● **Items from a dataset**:

-.-.-

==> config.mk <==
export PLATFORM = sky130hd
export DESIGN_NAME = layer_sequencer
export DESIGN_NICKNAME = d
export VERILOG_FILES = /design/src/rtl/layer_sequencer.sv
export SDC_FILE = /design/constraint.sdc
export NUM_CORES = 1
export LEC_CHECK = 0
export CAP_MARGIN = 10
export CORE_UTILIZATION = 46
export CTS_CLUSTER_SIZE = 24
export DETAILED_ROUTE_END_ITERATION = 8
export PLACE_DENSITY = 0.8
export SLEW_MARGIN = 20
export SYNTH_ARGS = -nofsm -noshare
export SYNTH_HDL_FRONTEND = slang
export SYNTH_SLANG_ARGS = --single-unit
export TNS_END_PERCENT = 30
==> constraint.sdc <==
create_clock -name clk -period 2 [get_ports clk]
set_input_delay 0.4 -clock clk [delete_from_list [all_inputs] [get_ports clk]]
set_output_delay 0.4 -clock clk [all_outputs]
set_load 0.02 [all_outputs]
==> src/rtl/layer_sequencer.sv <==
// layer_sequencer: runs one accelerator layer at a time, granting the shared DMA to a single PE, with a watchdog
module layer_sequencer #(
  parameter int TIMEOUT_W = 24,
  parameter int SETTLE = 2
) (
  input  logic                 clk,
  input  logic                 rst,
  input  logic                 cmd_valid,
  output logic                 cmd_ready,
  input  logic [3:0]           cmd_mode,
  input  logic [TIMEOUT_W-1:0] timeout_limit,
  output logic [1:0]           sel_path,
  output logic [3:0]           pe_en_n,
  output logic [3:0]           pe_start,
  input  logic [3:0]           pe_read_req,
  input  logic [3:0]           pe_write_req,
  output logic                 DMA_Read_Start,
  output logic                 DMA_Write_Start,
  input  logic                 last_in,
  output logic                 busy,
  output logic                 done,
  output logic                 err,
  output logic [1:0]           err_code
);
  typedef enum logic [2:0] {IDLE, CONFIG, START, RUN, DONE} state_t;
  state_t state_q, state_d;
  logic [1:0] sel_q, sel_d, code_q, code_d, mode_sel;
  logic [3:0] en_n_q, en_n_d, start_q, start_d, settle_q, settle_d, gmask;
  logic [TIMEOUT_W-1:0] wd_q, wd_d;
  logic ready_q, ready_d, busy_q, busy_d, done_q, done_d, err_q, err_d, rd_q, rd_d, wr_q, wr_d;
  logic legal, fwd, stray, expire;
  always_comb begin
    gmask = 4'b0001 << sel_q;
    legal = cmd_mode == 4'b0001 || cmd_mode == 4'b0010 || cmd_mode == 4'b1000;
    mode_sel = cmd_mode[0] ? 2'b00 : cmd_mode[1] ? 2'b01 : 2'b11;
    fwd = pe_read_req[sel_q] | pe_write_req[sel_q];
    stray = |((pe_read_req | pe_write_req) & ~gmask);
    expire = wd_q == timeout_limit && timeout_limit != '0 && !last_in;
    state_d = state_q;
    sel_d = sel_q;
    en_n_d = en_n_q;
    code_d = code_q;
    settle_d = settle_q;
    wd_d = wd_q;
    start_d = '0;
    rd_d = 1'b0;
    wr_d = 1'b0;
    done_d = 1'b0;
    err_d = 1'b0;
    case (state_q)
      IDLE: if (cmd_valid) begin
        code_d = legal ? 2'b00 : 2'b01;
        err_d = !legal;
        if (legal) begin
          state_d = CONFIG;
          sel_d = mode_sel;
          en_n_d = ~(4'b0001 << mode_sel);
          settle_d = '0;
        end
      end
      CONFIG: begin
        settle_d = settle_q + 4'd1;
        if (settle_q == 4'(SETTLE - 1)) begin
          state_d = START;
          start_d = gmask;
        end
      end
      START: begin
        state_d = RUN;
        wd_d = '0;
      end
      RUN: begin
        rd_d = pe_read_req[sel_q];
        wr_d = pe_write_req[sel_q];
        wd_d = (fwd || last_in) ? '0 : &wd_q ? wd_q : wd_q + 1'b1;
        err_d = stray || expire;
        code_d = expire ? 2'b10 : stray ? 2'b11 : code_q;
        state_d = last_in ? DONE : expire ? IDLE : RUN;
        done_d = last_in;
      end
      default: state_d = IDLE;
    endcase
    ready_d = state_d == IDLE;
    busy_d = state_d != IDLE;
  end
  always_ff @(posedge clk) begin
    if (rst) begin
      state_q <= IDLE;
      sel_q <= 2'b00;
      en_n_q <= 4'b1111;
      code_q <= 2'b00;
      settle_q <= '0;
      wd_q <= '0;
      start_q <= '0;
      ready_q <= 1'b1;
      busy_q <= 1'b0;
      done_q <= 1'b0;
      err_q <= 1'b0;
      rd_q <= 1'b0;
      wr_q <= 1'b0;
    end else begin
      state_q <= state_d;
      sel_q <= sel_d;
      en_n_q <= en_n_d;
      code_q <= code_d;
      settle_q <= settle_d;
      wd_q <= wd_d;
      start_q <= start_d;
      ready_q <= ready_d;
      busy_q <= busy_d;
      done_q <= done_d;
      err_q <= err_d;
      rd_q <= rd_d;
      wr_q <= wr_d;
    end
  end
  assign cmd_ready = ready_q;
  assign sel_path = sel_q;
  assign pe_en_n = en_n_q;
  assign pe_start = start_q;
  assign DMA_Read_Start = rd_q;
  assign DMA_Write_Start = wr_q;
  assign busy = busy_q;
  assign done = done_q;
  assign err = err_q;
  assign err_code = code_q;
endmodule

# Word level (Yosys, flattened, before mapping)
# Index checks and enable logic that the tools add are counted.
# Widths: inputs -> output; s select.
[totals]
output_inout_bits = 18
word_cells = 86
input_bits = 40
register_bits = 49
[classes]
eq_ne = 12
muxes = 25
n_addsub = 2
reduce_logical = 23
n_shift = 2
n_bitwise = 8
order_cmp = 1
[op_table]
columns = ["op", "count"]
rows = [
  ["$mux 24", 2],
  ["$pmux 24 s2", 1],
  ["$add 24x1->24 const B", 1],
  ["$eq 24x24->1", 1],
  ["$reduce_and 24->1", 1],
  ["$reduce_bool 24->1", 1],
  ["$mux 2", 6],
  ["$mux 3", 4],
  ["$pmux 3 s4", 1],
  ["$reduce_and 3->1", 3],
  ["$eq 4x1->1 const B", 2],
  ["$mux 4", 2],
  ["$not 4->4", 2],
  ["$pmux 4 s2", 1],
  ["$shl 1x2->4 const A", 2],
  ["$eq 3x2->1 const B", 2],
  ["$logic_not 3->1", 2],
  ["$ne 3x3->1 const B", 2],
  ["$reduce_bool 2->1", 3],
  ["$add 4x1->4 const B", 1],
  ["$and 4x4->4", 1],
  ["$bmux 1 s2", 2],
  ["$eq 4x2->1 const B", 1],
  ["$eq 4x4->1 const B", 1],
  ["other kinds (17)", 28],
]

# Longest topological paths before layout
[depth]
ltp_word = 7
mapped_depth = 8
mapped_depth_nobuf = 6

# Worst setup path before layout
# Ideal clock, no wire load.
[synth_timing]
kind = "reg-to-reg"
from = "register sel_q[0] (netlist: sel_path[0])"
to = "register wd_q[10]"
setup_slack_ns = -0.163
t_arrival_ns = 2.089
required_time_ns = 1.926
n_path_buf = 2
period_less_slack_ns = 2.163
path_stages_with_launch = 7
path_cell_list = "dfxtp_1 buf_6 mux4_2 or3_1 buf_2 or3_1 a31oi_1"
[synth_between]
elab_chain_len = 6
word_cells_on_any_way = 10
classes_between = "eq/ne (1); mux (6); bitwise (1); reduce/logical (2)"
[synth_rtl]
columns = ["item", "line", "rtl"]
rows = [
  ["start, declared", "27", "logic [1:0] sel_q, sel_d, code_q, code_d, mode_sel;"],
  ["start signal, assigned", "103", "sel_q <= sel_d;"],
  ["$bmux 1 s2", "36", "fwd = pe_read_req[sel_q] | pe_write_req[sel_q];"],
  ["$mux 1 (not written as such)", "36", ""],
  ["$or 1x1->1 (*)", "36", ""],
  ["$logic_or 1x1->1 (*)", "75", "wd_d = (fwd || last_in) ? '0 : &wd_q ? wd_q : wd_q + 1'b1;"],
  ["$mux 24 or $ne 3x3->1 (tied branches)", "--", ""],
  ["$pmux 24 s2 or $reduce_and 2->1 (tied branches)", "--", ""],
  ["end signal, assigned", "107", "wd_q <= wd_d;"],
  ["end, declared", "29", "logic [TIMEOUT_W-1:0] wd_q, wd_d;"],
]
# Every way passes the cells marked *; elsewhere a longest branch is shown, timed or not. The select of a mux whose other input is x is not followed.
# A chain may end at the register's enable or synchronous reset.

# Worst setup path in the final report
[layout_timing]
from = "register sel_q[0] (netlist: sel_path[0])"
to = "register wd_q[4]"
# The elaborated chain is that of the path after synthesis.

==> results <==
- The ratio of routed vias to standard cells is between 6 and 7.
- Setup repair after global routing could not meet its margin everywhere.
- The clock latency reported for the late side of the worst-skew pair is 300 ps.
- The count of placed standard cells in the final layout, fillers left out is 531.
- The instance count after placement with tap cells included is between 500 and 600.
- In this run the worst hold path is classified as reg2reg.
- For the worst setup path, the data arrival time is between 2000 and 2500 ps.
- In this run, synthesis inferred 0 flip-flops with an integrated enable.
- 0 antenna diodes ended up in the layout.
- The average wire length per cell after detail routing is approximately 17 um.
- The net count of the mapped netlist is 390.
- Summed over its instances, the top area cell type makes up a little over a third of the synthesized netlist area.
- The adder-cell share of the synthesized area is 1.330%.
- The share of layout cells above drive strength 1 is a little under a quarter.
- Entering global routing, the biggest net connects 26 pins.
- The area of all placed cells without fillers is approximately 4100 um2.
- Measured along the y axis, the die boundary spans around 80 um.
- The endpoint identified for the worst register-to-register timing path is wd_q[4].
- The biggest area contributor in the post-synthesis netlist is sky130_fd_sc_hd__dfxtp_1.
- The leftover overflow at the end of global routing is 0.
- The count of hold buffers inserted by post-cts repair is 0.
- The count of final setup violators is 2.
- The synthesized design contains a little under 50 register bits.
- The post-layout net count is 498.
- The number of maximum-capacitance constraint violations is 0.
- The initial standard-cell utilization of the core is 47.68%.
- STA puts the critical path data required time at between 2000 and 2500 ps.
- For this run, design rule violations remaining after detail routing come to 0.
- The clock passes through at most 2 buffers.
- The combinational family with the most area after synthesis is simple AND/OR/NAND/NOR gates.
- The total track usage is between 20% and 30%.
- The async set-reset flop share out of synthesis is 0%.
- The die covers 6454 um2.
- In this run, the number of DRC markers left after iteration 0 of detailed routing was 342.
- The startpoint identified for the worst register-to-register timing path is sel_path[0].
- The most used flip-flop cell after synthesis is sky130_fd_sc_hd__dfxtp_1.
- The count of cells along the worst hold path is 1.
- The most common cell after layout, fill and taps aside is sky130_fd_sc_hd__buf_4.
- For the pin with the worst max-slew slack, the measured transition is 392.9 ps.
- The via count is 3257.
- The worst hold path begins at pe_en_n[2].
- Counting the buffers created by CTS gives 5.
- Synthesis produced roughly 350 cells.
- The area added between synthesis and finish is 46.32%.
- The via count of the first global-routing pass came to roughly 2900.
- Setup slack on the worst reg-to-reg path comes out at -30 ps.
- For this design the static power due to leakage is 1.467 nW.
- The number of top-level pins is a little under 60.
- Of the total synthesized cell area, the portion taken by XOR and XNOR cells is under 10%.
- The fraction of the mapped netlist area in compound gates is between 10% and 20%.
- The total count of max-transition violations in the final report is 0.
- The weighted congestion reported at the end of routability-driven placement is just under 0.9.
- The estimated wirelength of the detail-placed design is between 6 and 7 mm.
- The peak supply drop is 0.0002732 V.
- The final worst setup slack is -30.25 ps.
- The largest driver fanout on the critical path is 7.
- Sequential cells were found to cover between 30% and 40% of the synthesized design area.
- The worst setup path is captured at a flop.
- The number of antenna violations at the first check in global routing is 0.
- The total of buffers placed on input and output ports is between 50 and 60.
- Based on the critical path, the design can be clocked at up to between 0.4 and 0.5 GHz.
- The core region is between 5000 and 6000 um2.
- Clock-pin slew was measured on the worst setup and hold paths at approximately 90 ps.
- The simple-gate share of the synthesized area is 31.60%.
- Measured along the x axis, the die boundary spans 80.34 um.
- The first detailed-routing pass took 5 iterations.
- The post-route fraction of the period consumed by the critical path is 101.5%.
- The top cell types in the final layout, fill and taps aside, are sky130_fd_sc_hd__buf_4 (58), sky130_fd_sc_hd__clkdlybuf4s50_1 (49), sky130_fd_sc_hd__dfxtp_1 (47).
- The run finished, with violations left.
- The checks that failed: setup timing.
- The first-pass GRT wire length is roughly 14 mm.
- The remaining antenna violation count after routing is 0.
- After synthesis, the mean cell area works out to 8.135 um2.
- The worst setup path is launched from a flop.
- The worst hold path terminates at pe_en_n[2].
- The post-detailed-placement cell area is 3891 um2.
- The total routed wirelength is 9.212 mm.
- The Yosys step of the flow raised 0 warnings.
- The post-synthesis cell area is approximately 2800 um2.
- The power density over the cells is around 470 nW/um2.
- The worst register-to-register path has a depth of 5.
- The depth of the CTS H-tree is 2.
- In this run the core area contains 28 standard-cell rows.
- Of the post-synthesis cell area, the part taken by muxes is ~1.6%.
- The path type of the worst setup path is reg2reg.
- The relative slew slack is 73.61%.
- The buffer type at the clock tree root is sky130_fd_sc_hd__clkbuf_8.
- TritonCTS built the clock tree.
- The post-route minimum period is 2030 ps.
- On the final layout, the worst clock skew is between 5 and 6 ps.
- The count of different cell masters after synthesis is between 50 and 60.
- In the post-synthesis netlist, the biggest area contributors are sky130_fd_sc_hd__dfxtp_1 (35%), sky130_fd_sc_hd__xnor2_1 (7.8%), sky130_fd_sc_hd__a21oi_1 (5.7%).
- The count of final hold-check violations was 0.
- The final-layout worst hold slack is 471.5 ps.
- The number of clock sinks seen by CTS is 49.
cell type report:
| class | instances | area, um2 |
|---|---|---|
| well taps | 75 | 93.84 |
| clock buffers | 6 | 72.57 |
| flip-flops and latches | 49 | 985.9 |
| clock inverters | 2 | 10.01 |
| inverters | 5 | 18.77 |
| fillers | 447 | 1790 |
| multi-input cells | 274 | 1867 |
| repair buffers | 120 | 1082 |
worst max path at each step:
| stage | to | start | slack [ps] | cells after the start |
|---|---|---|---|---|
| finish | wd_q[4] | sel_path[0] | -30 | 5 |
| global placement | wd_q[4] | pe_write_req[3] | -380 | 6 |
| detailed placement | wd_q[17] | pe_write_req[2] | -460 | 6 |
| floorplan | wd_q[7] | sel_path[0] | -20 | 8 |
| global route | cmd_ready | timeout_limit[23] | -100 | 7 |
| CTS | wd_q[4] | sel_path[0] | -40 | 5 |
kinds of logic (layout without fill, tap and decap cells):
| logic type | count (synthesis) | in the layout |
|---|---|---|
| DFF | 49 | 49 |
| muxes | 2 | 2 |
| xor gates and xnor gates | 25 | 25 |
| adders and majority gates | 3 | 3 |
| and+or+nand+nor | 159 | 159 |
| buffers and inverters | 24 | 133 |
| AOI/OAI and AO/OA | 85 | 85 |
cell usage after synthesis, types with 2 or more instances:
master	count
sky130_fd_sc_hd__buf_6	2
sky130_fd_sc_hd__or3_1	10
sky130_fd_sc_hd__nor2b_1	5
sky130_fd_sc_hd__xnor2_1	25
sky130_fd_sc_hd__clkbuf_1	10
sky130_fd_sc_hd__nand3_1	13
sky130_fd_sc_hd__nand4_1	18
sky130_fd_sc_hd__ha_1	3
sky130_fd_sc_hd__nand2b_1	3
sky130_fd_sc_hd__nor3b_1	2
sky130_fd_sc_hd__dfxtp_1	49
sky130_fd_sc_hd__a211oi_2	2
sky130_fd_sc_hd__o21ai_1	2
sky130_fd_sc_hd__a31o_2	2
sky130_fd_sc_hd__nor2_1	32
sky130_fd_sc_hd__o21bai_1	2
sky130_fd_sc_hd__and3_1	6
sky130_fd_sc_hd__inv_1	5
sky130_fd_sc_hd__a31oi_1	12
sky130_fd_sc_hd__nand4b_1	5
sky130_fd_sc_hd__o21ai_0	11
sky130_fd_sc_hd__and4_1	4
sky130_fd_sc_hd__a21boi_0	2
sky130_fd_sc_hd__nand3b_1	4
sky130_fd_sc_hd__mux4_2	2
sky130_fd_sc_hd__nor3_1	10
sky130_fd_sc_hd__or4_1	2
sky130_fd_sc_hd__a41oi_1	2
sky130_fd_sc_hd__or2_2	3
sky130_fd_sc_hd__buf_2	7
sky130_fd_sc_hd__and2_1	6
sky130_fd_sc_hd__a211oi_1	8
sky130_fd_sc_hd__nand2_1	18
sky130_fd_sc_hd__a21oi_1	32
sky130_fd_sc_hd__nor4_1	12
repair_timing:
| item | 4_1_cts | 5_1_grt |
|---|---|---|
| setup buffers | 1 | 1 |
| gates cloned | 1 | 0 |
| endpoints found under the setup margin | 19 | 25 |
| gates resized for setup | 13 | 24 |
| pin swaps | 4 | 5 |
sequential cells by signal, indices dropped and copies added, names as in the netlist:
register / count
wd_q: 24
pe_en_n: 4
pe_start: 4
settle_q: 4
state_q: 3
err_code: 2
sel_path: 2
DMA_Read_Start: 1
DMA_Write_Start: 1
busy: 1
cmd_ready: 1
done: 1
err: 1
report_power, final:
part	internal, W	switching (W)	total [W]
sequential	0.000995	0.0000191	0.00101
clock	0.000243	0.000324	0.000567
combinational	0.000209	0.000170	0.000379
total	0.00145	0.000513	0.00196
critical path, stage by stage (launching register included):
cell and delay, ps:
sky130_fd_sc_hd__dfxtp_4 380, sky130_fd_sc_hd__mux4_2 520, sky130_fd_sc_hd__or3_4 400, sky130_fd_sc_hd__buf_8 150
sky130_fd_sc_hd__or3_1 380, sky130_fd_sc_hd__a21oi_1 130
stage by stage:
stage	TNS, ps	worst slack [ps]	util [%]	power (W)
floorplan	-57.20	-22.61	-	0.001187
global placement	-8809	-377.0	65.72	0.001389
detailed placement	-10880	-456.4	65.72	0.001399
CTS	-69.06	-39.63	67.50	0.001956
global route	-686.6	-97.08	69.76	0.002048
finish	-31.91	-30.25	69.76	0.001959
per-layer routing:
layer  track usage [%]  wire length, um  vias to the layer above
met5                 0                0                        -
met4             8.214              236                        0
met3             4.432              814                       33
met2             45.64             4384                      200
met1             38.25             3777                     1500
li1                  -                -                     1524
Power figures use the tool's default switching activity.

-.-.-

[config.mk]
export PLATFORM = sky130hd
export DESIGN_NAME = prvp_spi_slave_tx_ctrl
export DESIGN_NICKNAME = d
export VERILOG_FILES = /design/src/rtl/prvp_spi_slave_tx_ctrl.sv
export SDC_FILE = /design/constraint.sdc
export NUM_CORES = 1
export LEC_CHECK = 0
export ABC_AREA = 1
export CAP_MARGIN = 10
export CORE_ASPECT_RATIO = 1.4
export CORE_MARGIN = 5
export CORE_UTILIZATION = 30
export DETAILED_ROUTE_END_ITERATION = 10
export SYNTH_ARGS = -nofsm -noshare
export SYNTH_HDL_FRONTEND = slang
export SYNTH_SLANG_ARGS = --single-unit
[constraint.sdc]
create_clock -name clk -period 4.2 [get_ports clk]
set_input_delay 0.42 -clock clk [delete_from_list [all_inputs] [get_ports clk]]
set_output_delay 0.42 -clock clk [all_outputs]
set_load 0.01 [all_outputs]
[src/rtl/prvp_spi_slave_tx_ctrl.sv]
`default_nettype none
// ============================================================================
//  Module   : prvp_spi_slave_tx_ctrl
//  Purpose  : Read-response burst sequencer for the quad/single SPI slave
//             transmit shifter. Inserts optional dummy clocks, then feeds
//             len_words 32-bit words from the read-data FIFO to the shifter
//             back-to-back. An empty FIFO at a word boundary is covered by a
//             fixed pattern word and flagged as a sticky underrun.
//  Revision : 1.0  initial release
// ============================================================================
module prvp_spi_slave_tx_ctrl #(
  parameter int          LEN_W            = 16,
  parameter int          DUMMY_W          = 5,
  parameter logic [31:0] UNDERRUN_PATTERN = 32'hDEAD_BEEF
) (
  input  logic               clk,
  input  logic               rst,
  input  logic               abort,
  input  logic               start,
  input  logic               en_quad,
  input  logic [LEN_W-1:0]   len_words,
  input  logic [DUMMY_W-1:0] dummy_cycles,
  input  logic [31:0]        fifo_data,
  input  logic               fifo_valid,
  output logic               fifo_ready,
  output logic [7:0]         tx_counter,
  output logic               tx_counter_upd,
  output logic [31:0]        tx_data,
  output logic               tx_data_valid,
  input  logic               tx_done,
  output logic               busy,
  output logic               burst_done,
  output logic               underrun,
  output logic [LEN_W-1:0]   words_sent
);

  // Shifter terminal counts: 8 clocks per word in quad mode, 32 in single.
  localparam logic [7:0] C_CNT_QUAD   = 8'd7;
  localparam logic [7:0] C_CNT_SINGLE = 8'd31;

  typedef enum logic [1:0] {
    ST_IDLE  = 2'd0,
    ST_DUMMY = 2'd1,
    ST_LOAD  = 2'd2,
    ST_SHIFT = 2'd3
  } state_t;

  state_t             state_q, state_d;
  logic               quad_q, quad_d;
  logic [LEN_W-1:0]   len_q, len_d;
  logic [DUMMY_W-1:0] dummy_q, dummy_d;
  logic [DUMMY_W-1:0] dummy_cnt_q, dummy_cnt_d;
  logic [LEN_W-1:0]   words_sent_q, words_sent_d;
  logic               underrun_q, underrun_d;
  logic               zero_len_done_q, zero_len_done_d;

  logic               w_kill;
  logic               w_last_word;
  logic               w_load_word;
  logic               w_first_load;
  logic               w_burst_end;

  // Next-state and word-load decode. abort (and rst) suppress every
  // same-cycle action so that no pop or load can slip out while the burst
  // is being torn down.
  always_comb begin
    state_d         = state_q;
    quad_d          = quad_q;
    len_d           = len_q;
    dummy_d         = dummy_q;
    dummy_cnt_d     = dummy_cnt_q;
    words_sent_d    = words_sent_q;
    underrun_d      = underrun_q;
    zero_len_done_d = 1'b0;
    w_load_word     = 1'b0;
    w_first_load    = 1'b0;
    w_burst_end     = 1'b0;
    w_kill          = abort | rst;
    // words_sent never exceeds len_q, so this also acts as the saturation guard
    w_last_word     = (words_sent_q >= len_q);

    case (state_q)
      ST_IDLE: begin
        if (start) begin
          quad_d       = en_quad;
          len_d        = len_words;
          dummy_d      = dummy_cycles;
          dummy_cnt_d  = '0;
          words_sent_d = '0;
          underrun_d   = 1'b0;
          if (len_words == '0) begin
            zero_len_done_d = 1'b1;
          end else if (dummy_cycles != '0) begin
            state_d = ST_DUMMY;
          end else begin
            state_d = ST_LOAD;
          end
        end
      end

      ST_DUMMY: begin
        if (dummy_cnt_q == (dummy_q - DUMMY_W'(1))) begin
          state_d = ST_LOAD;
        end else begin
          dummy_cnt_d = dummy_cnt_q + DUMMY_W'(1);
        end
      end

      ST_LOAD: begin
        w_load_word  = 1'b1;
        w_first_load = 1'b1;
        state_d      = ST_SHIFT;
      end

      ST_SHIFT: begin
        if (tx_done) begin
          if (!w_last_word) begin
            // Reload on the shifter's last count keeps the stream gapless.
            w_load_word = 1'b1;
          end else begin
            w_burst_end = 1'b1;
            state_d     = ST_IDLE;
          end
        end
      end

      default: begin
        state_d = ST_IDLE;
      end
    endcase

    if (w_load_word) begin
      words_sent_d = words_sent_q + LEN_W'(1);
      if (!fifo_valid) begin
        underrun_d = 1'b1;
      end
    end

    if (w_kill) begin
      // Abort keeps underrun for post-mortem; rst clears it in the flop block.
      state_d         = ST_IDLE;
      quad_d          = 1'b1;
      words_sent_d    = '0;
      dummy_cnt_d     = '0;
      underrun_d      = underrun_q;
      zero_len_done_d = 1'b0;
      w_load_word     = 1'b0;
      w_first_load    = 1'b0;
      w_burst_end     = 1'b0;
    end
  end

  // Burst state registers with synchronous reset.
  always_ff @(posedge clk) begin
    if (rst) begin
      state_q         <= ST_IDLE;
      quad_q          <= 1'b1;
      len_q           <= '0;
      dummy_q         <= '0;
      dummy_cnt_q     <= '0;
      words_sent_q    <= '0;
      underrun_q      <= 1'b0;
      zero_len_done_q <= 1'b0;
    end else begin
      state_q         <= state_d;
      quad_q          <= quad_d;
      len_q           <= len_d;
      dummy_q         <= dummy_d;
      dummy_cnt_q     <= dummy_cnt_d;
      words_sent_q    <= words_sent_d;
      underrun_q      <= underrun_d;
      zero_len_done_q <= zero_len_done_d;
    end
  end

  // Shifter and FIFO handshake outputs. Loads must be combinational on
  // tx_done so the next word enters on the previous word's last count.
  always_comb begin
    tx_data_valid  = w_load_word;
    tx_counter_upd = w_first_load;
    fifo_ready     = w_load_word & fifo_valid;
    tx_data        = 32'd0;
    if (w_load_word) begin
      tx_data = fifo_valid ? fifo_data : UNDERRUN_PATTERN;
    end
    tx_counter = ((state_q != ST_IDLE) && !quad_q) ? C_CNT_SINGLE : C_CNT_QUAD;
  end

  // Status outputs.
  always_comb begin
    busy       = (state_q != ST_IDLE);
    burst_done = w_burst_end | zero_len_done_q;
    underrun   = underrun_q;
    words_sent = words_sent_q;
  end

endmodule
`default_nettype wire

-.-.-

All that is wanted is an exact copy of the lines above from the one with "export VERILOG_FILES = /design/src/rtl/prvp_spi_slave_tx_ctrl.sv" through the one with "[constraint.sdc]", with both ends included.

● **SOLUTION BELOW**:
export VERILOG_FILES = /design/src/rtl/prvp_spi_slave_tx_ctrl.sv
export SDC_FILE = /design/constraint.sdc
export NUM_CORES = 1
export LEC_CHECK = 0
export ABC_AREA = 1
export CAP_MARGIN = 10
export CORE_ASPECT_RATIO = 1.4
export CORE_MARGIN = 5
export CORE_UTILIZATION = 30
export DETAILED_ROUTE_END_ITERATION = 10
export SYNTH_ARGS = -nofsm -noshare
export SYNTH_HDL_FRONTEND = slang
export SYNTH_SLANG_ARGS = --single-unit
[constraint.sdc]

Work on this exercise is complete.